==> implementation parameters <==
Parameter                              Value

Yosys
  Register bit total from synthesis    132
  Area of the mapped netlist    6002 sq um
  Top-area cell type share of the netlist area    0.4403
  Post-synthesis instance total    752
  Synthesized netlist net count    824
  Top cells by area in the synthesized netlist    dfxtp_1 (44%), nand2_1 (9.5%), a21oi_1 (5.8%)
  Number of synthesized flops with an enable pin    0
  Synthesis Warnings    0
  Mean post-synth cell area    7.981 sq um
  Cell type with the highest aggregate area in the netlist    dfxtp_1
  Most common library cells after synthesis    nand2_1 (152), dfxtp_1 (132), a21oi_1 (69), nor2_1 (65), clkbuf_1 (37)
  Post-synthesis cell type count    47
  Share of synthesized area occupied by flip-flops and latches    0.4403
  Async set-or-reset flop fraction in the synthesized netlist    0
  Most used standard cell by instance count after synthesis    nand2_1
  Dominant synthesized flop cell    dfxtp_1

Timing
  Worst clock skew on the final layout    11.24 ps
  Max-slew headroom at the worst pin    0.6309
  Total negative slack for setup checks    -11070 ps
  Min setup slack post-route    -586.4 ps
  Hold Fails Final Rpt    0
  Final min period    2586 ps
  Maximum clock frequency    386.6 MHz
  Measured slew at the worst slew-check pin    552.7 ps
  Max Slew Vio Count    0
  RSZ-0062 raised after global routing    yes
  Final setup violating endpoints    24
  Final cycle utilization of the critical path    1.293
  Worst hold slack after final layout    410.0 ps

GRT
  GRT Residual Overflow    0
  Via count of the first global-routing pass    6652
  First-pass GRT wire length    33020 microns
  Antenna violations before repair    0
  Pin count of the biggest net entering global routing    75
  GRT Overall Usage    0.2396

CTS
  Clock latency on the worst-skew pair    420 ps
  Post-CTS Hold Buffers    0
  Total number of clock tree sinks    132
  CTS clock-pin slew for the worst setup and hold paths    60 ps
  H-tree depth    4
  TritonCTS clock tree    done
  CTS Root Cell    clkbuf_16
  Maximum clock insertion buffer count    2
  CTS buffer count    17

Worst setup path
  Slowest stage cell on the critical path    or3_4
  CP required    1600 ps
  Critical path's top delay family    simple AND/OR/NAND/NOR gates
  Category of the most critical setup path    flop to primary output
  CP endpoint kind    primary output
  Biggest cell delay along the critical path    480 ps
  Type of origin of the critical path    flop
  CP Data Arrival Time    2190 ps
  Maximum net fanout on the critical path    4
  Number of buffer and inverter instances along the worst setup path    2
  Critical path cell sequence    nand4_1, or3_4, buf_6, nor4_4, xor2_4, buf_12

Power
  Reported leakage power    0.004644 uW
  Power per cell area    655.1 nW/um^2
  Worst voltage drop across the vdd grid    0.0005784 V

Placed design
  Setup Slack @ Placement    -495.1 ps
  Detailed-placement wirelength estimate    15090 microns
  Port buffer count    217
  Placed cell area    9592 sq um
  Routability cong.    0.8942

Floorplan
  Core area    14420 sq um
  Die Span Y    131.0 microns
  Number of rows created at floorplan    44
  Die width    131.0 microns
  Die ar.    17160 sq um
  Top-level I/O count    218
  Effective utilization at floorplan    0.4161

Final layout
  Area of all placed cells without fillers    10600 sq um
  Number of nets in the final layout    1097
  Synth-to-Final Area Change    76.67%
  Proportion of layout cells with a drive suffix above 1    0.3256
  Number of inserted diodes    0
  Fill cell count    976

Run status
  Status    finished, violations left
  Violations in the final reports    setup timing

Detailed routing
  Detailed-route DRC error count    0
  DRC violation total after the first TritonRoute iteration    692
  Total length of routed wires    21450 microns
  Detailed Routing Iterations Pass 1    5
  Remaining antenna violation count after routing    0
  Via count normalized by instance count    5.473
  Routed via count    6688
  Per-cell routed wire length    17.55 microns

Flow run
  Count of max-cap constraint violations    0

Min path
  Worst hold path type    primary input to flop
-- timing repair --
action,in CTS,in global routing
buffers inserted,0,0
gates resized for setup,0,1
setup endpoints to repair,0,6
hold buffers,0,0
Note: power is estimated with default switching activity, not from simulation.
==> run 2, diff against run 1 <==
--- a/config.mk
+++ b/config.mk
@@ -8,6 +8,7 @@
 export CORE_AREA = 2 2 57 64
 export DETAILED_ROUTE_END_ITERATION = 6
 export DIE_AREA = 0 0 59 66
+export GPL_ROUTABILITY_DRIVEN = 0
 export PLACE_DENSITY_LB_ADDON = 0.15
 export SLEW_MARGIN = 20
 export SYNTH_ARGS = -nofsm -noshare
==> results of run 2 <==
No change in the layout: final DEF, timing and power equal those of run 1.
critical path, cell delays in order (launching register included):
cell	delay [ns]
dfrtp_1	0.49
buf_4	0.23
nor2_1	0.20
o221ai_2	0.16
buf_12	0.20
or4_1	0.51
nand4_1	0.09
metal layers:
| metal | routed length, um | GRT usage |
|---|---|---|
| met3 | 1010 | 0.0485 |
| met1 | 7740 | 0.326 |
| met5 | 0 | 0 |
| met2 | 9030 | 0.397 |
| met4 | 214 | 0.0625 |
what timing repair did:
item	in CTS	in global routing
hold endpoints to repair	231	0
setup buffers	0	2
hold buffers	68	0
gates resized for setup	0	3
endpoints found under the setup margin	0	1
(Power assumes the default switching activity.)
<file path="config.mk">
export PLATFORM = sky130hd
export DESIGN_NAME = rv32m_divider
export DESIGN_NICKNAME = d
export VERILOG_FILES = /design/src/rtl/rv32m_divider.sv
export SDC_FILE = /design/constraint.sdc
export NUM_CORES = 1
export LEC_CHECK = 0
export ABC_AREA = 0
export CORE_UTILIZATION = 40
export CTS_BUF_LIST = sky130_fd_sc_hd__clkbuf_8
export DETAILED_ROUTE_END_ITERATION = 10
export PLACE_DENSITY = 0.59
export SLEW_MARGIN = 10
export SYNTH_ARGS = -nofsm -noshare
export SYNTH_HDL_FRONTEND = slang
export SYNTH_SLANG_ARGS = --single-unit
</file>
<file path="constraint.sdc">
create_clock -name CLK -period 3.25 [get_ports CLK]
set_input_delay 0.65 -clock CLK [delete_from_list [all_inputs] [get_ports CLK]]
set_output_delay 0.65 -clock CLK [all_outputs]
set_load 0.02 [all_outputs]
</file>
<file path="src/rtl/rv32m_divider.sv">
// rtl/rv32m_divider.sv - RV32M DIV/DIVU/REM/REMU unit, radix-2 restoring, one quotient bit per clock
module rv32m_divider (
   input  logic        CLK,
   input  logic        RESET,
   input  logic        START,
   input  logic        FLUSH,
   input  logic [2:0]  FUNCT3,
   input  logic [31:0] DATA1,
   input  logic [31:0] DATA2,
   input  logic [4:0]  RD_IN,
   output logic        BUSY,
   output logic        DONE,
   output logic [31:0] RESULT,
   output logic [4:0]  RD_OUT
);

   typedef enum logic [1:0] {IDLE, CALC, FIX} state_t;

   state_t      state, state_next;
   logic        op_signed, op_rem, sign_a, sign_b, special;
   logic [4:0]  rd_lat;
   logic [4:0]  count;
   logic [32:0] rem;
   logic [31:0] quo;
   logic [31:0] dvsr;

   logic        in_signed, in_rem, div_zero, overflow, accept;
   logic [31:0] abs_a, abs_b;
   logic [33:0] rem_sh, diff;
   logic [31:0] q_fix, r_fix;

   // Codes other than DIV/REM/REMU decode to DIVU.
   assign in_signed = (FUNCT3 == 3'b100) || (FUNCT3 == 3'b110);
   assign in_rem    = (FUNCT3 == 3'b110) || (FUNCT3 == 3'b111);
   assign abs_a     = (in_signed && DATA1[31]) ? (32'd0 - DATA1) : DATA1;
   assign abs_b     = (in_signed && DATA2[31]) ? (32'd0 - DATA2) : DATA2;
   assign div_zero  = (DATA2 == 32'd0);
   assign overflow  = in_signed && (DATA1 == 32'h8000_0000) && (DATA2 == 32'hFFFF_FFFF);
   assign accept    = (state == IDLE) && START && !FLUSH;

   // Remainder stays below the divisor, so the shifted value fits 33 bits; bit 33 is the borrow.
   assign rem_sh = {rem, quo[31]};
   assign diff   = rem_sh - {2'b00, dvsr};

   assign q_fix = (!special && op_signed && (sign_a ^ sign_b)) ? (32'd0 - quo) : quo;
   assign r_fix = (!special && op_signed && sign_a) ? (32'd0 - rem[31:0]) : rem[31:0];

   always_ff @(posedge CLK or negedge RESET) begin
      if (!RESET) state <= IDLE;
      else        state <= state_next;
   end

   always_comb begin
      state_next = state;
      case (state)
         IDLE:    if (START) state_next = (div_zero || overflow) ? FIX : CALC;
         CALC:    if (count == 5'd31) state_next = FIX;
         FIX:     state_next = IDLE;
         default: state_next = IDLE;
      endcase
      if (FLUSH) state_next = IDLE;
   end

   always_ff @(posedge CLK or negedge RESET) begin
      if (!RESET) begin
         op_signed <= 1'b0;
         op_rem    <= 1'b0;
         sign_a    <= 1'b0;
         sign_b    <= 1'b0;
         special   <= 1'b0;
         rd_lat    <= 5'd0;
         count     <= 5'd0;
         rem       <= 33'd0;
         quo       <= 32'd0;
         dvsr      <= 32'd0;
         BUSY      <= 1'b0;
         DONE      <= 1'b0;
         RESULT    <= 32'd0;
         RD_OUT    <= 5'd0;
      end else begin
         BUSY <= (state_next != IDLE);
         DONE <= (state == FIX) && !FLUSH;
         if (accept) begin
            op_signed <= in_signed;
            op_rem    <= in_rem;
            sign_a    <= in_signed && DATA1[31];
            sign_b    <= in_signed && DATA2[31];
            rd_lat    <= RD_IN;
            count     <= 5'd0;
            dvsr      <= abs_b;
            special   <= div_zero || overflow;
            if (div_zero) begin
               quo <= 32'hFFFF_FFFF;
               rem <= {1'b0, DATA1};
            end else if (overflow) begin
               quo <= 32'h8000_0000;
               rem <= 33'd0;
            end else begin
               quo <= abs_a;
               rem <= 33'd0;
            end
         end else if (state == CALC && !FLUSH) begin
            count <= count + 5'd1;
            if (!diff[33]) begin
               rem <= diff[32:0];
               quo <= {quo[30:0], 1'b1};
            end else begin
               rem <= rem_sh[32:0];
               quo <= {quo[30:0], 1'b0};
            end
         end else if (state == FIX && !FLUSH) begin
            RESULT <= op_rem ? r_fix : q_fix;
            RD_OUT <= rd_lat;
         end
      end
   end

endmodule

</file>
Word level (Yosys, flattened, before mapping). Index checks and enable logic that the tools add are counted.

Register bits: 153. Input port bits: 76. Output and inout port bits: 39.

$add $sub $neg: 6. Equal/unequal tests: 8. Muxes and demuxes: 21. Bitwise logic cells: 3. Reductions and logical operators: 21.

Operator list (number): 32-bit two-way mux (10); 1-bit by 32-bit subtractor with 32-bit output (first input constant) (4); 33-bit two-way mux (3); 32-bit == test (second input constant) (2); 34-bit by 32-bit subtractor with 34-bit output (1); 32-bit logical NOT (1); 1-bit logical AND (11); 5-bit two-way mux (2); 3-bit == test (second input constant) (3); 2-bit two-way mux (4); 5-bit by 1-bit adder with 5-bit output (second input constant) (1); 5-bit == test (second input constant) (1); 2-bit case mux with 2 select lines (1); 2-bit nonzero test (2); 1-bit logical OR (3); 3-bit AND reduction (1); 2-bit by 1-bit == test with 1-bit output (second input constant) (1); 2-bit == test (second input constant) (1); 1-bit logical NOT (2); 2-bit logical NOT (1); 1-bit inverter (2); 1-bit two-way mux (1); 1-bit XOR (1).

Depth between registers and ports, before layout.
Depth after elaboration: 10. Mapped depth: 13. Depth with buffers taken out: 12.

Least setup slack after synthesis. No wires, ideal clock.

Path kind: input to register. Start: input port DATA2[12]. End: register rem[13]. Library setup time: 0.083 ns. Arrival: 3.103 ns. Required time: 3.167 ns. Setup slack: 0.064 ns. Stages on the path: 11. Buffers on the path: 3. Cell sequence: or4_4 -> nor4_4 -> nand4_2 -> or3_4 -> or4_4 -> buf_6 -> nor2_8 -> buf_8 -> buf_12 -> a22oi_1 -> o21ai_0.

Word-level cells in the longest chain between the ends: 3.

RTL lines: start: declaration (RTL line 9) `input logic [31:0] DATA2,`; 32-bit logical NOT (RTL line 37) `assign div_zero = (DATA2 == 32'd0);`; 32-bit two-way mux (RTL line 92) `if (div_zero) begin`; 33-bit two-way mux (RTL line 83) `if (accept) begin`; end signal: assignment (RTL line 94) `rem <= {1'b0, DATA1};`; end signal: assignment (RTL line 105) `rem <= diff[32:0];`; end signal: assignment (RTL line 108) `rem <= rem_sh[32:0];`; end: declaration (RTL line 23) `logic [32:0] rem;`.

Every way passes these cells. A chain may end at the register's enable or synchronous reset.

Worst setup path in the final report.
Start: input port DATA2[2]. End: register rem[21].

Same word-level chain as after synthesis.

==> metrics.yaml <==
yosys:
  synth_ff_type: "dfrtp_1"
  synth_top_cells_by_count: "nand2_1, o21ai_0, dfrtp_1"
  synth_top_area_share_pct: 34.17
  syn_avg_cell_area_um2: 7.987
  yosysTopAreaCell: "dfrtp_1"
  synth-seq-cells: 153
  synth_edf_count: 0
  synth_area_um2: 11210
  ys_async_sr_fraction_pct: 100.0
  ys_types: 72
  syn_nets: 1519
  synthCells: 1403
  yosysWarnings: 0
  ys_seq_area_share_pct: 34.17
  ys_top_cells_by_area: "dfrtp_1, o21ai_0, nand2_1"
  synth_most_common_cell: "nand2_1"
detailed_routing:
  wl_per_cell_um: 16.94
  wl_met1_um: 16480
  drt_iter0_drc: 859
  via_per_inst: 5.354
  wirelength_um: 34900
  top_layer_used: "met4"
  detail_route.first_pass.iterations: 5
  route.met3.wl_um: 1476
  antenna_left: 0
  drc_errors: 0
  dr_total_vias: 11029
  dr_wl_met2_um: 15860
placement:
  place_inst: 2023
  place.gp.congestion: 0.9802
  dpl.hpwl_um: 27640
  io_buffers: 114
die:
  die_y_um: 169.4
  num_rows: 60
  initial_core_util_pct: 41.12
  die_w_um: 169.4
  core-area_um2: 27250
  pin_count: 115
  die-area_um2: 28690
setup_path:
  worst-path-buf-inv: 2
  worst_setup_path_end_kind: "flop"
  worstPathMaxFanout: 14
  crit_family: "simple AND/OR/NAND/NOR gates"
  critPathKind: "input port to flop"
  cp_slowest_stage_delay_ns: 0.66
  crit_path_start_kind: "input port"
  critPathSlowestCell: "or4_4"
  path_cells: "clkdlybuf4s50_1, nor4_1, and2_1, nand4_2, or3_4, or4_4, nor2_8, buf_12, a22o_1, a31oi_1, o21ai_0"
  arrival_ns: 3.56
  required_ns: 3.63
sta:
  whs_ns: 0.1755
  hold_viol: 0
  rsz0062_at_grt: "no"
  min_period_over_period_pct: 97.94
  relSlewSlack_pct: 40.82
  clock.fmax_mhz: 314.2
  tightest_slew_ns: 0.8877
  maxSlewViolCount: 0
  worst_clock_skew_ns: 0.01772
  setup_viol: 0
  period_minus_slack_ns: 3.183
clocking:
  numCtsBuffers: 17
  htreeDepth: 4
  cts_hold_buf: 0
  cts_root_buf: "clkbuf_8"
  path_clk_slew_ns: 0.10
  cts_tree: "yes"
  clk_path_buf_depth: 2
  clock-sinks: 153
  worstSkewPairLatency_ns: 0.46
global_routing:
  grt_pass1_vias: 10485
  grt_max_degree: 91
  antenna_found_initial: 0
  grt_usage_pct: 24.83
  gr-total-overflow: 0
  grt_pass1_wl_um: 55990
flow_run:
  maxCapViolCount: 0
final_layout:
  fin_nets: 1791
  antennaDiodeCount: 0
  final_util_pct: 53.89
  drive_gt1_share_pct: 15.82
  final_cells: 2060
  syn2layout_area_growth_pct: 31.05
power:
  ir_worst_vdd_mv: 0.5800
  p_total_w: 0.009292
  powerDensity_nw_per_um2: 632.8
  leakage_nw: 6.521
hold_path:
  hp-class: "input port to async pin"
outcome:
  outcome: "finished clean"
## path summary, 6_finish.rpt
kind	from	endpoint	slack, ns	cells past startpoint
max	DATA2[2]	rem[21]	0.07	11
min	RESET	RESULT[8]	0.18	1
max reg2reg	rem[11]	rem[32]	0.15	12
min reg2reg	rd_lat[2]	RD_OUT[2]	0.47	2
max in group asynchronous	RESET	rd_lat[2]	2.22	3
min in group CLK	rd_lat[2]	RD_OUT[2]	0.47	2
## area by class of cell
| cell class | instances | area (um^2) |
|---|---|---|
| multi-input cells | 1126 | 6949 |
| inverters | 56 | 210.2 |
| clock buffers | 17 | 234.0 |
| repair buffers | 321 | 2844 |
| clock inverters | 15 | 153.9 |
| flip-flops and latches | 153 | 3829 |
| fillers | 2638 | 12570 |
| well taps | 372 | 465.4 |
## per-stage QoR
step / setup TNS, ns / instance area, um^2 / worst slack [ns]
6_report: 0 / 14690 / 0.06707
5_1_grt: 0 / 14690 / 0.002546
4_1_cts: 0 / 14520 / 0.01206
3_5_place_dp: -26.47 / 14130 / -0.4803
3_3_place_gp: -23.36 / 14130 / -0.5961
2_1_floorplan: 0 / 11210 / 0.06430
## power breakdown
| part | internal (W) | total [W] | switching [W] |
|---|---|---|---|
| logic | 0.00234 | 0.00517 | 0.00283 |
| registers | 0.00226 | 0.00267 | 0.000410 |
| clock network | 0.000575 | 0.00146 | 0.000880 |
| total | 0.00517 | 0.00929 | 0.00412 |
## cell families (layout without fill, tap and decap cells)
logic type	Yosys count	count (layout)	synth area share (%)
AND/OR/NAND/NOR	460	460	19.47
adder cells (fa/ha/maj)	40	40	4.533
multiplexers	13	13	1.161
buffers and inverters	124	409	4.511
flip-flops	153	153	34.17
AO/OA/AOI/OAI	470	470	24.98
XOR/XNOR	143	143	11.18
## per-layer routing
| layer | vias to the layer above | GRT usage [%] |
|---|---|---|
| li1 | 5573 | - |
| met1 | 5117 | 34.89 |
| met2 | 288 | 39.77 |
| met3 | 51 | 2.239 |
| met4 | 0 | 8.931 |
| met5 | - | 0 |
## layout by cell type, fill, tap and decap left out, types with 14 or more instances in the layout
| master | Yosys | routed |
|---|---|---|
| a21oi_1 | 106 | 106 |
| clkdlybuf4s50_1 | 0 | 105 |
| nor3_1 | 30 | 28 |
| a31oi_1 | 25 | 25 |
| or3_1 | 14 | 14 |
| ha_1 | 39 | 39 |
| o21ai_1 | 13 | 19 |
| nand2_1 | 205 | 202 |
| and3_1 | 18 | 18 |
| nor2_1 | 96 | 96 |
| dfrtp_1 | 153 | 153 |
| a22oi_1 | 18 | 18 |
| xor2_1 | 65 | 65 |
| buf_4 | 1 | 198 |
| xnor2_1 | 78 | 78 |
| clkbuf_8 | 0 | 17 |
| inv_1 | 55 | 55 |
| o31ai_1 | 21 | 21 |
| o21ai_0 | 189 | 182 |
## sequential cells by signal, indices dropped and copies added (netlist names), 2 cells and up
name,count
RD_OUT,5
RESULT,32
count,5
dvsr,32
quo,32
rd_lat,5
rem,33
state,2
## timing repair
item	CTS	global route
buffers inserted	0	2
pin swaps	0	9
gates resized for setup	1	28
gates cloned	0	3
setup endpoints to repair	1	54
(Power assumes the default switching activity.)
File: src/rtl/uart_tx_arbiter.sv
`default_nettype none
// ============================================================================
// Module      : uart_tx_arbiter
// Description : Round-robin sharing of one UART transmitter among NREQ byte
//               requesters. Each requester owns a one-byte holding slot with
//               a valid/ready handshake. The transmitter is driven through a
//               start pulse and watched through its busy flag; a transmitter
//               that never goes busy raises a sticky error.
// Revision    : 1.0 - initial release
// ============================================================================
module uart_tx_arbiter #(
    parameter int NREQ       = 4,
    parameter int START_WAIT = 8
) (
    input  logic                    sys_clk,
    input  logic                    sys_rst_n,
    input  logic [NREQ-1:0]         req_valid,
    input  logic [8*NREQ-1:0]       req_data,
    output logic [NREQ-1:0]         req_ready,
    output logic                    tx_start,
    output logic [7:0]              tx_data,
    input  logic                    tx_busy,
    output logic [$clog2(NREQ)-1:0] grant_id,
    output logic                    active,
    output logic                    err,
    input  logic                    err_clr
);

    localparam int IW = $clog2(NREQ);
    localparam int CW = $clog2(START_WAIT) + 1;

    typedef enum logic [1:0] {
        S_IDLE      = 2'd0,
        S_ISSUE     = 2'd1,
        S_WAIT_BUSY = 2'd2,
        S_WAIT_DONE = 2'd3
    } state_t;

    state_t                 state_q, state_d;
    logic [NREQ-1:0]        full_q, full_d;
    logic [NREQ-1:0][7:0]   slot_q, slot_d;
    logic [IW-1:0]          last_q, last_d;
    logic [IW-1:0]          grant_q, grant_d;
    logic [CW-1:0]          cnt_q, cnt_d;
    logic                   tx_start_q, tx_start_d;
    logic [7:0]             tx_data_q, tx_data_d;
    logic                   err_q, err_d;

    logic                   pick_found;
    logic [IW-1:0]          pick_idx;
    logic [IW:0]            rr_sum;

    assign req_ready = ~full_q;
    assign tx_start  = tx_start_q;
    assign tx_data   = tx_data_q;
    assign grant_id  = grant_q;
    assign active    = (state_q != S_IDLE);
    assign err       = err_q;

    // Round-robin search: first full slot after the last served one, wrapping modulo NREQ.
    always_comb begin
        pick_found = 1'b0;
        pick_idx   = '0;
        rr_sum     = '0;
        for (int off = 1; off <= NREQ; off++) begin
            rr_sum = {1'b0, last_q} + (IW+1)'(off);
            if (rr_sum >= (IW+1)'(NREQ)) begin
                rr_sum = rr_sum - (IW+1)'(NREQ);
            end
            if (!pick_found && full_q[rr_sum[IW-1:0]]) begin
                pick_found = 1'b1;
                pick_idx   = rr_sum[IW-1:0];
            end
        end
    end

    // Next-state logic: slot acceptance, sequencing FSM and sticky error.
    always_comb begin
        state_d    = state_q;
        full_d     = full_q;
        slot_d     = slot_q;
        last_d     = last_q;
        grant_d    = grant_q;
        cnt_d      = cnt_q;
        tx_start_d = 1'b0;
        tx_data_d  = tx_data_q;
        err_d      = err_q;

        // Clear first so that a timeout in the same cycle overrides it.
        if (err_clr) begin
            err_d = 1'b0;
        end

        // A full slot never accepts, so a slot being freed this cycle stays empty.
        for (int i = 0; i < NREQ; i++) begin
            if (req_valid[i] && !full_q[i]) begin
                full_d[i] = 1'b1;
                slot_d[i] = req_data[8*i +: 8];
            end
        end

        case (state_q)
            S_IDLE: begin
                if (pick_found) begin
                    grant_d = pick_idx;
                    state_d = S_ISSUE;
                end
            end
            S_ISSUE: begin
                tx_start_d      = 1'b1;
                tx_data_d       = slot_q[grant_q];
                full_d[grant_q] = 1'b0;
                last_d          = grant_q;
                cnt_d           = '0;
                state_d         = S_WAIT_BUSY;
            end
            S_WAIT_BUSY: begin
                if (tx_busy) begin
                    state_d = S_WAIT_DONE;
                end else if (cnt_q == CW'(START_WAIT - 1)) begin
                    // Transmitter never responded: drop the byte, no retry.
                    err_d   = 1'b1;
                    state_d = S_IDLE;
                end else begin
                    cnt_d = cnt_q + CW'(1);
                end
            end
            S_WAIT_DONE: begin
                if (!tx_busy) begin
                    state_d = S_IDLE;
                end
            end
            default: begin
                state_d = S_IDLE;
            end
        endcase
    end

    // FSM state register.
    always_ff @(posedge sys_clk or negedge sys_rst_n) begin
        if (!sys_rst_n) begin
            state_q <= S_IDLE;
        end else begin
            state_q <= state_d;
        end
    end

    // Datapath registers; the rr pointer resets to NREQ-1 so requester 0 goes first.
    always_ff @(posedge sys_clk or negedge sys_rst_n) begin
        if (!sys_rst_n) begin
            full_q     <= '0;
            slot_q     <= '0;
            last_q     <= IW'(NREQ - 1);
            grant_q    <= '0;
            cnt_q      <= '0;
            tx_start_q <= 1'b0;
            tx_data_q  <= '0;
            err_q      <= 1'b0;
        end else begin
            full_q     <= full_d;
            slot_q     <= slot_d;
            last_q     <= last_d;
            grant_q    <= grant_d;
            cnt_q      <= cnt_d;
            tx_start_q <= tx_start_d;
            tx_data_q  <= tx_data_d;
            err_q      <= err_d;
        end
    end

endmodule
`default_nettype wire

◆ ◆ ◆ ◆ ◆

→ Task
Copy only this part of the entries above: the line with "Placed cell area", the line with "Number of nets", and the lines between, all exactly as written.

→ Solution below
  Placed cell area    9592 sq um
  Routability cong.    0.8942

Floorplan
  Core area    14420 sq um
  Die Span Y    131.0 microns
  Number of rows created at floorplan    44
  Die width    131.0 microns
  Die ar.    17160 sq um
  Top-level I/O count    218
  Effective utilization at floorplan    0.4161

Final layout
  Area of all placed cells without fillers    10600 sq um
  Number of nets in the final layout    1097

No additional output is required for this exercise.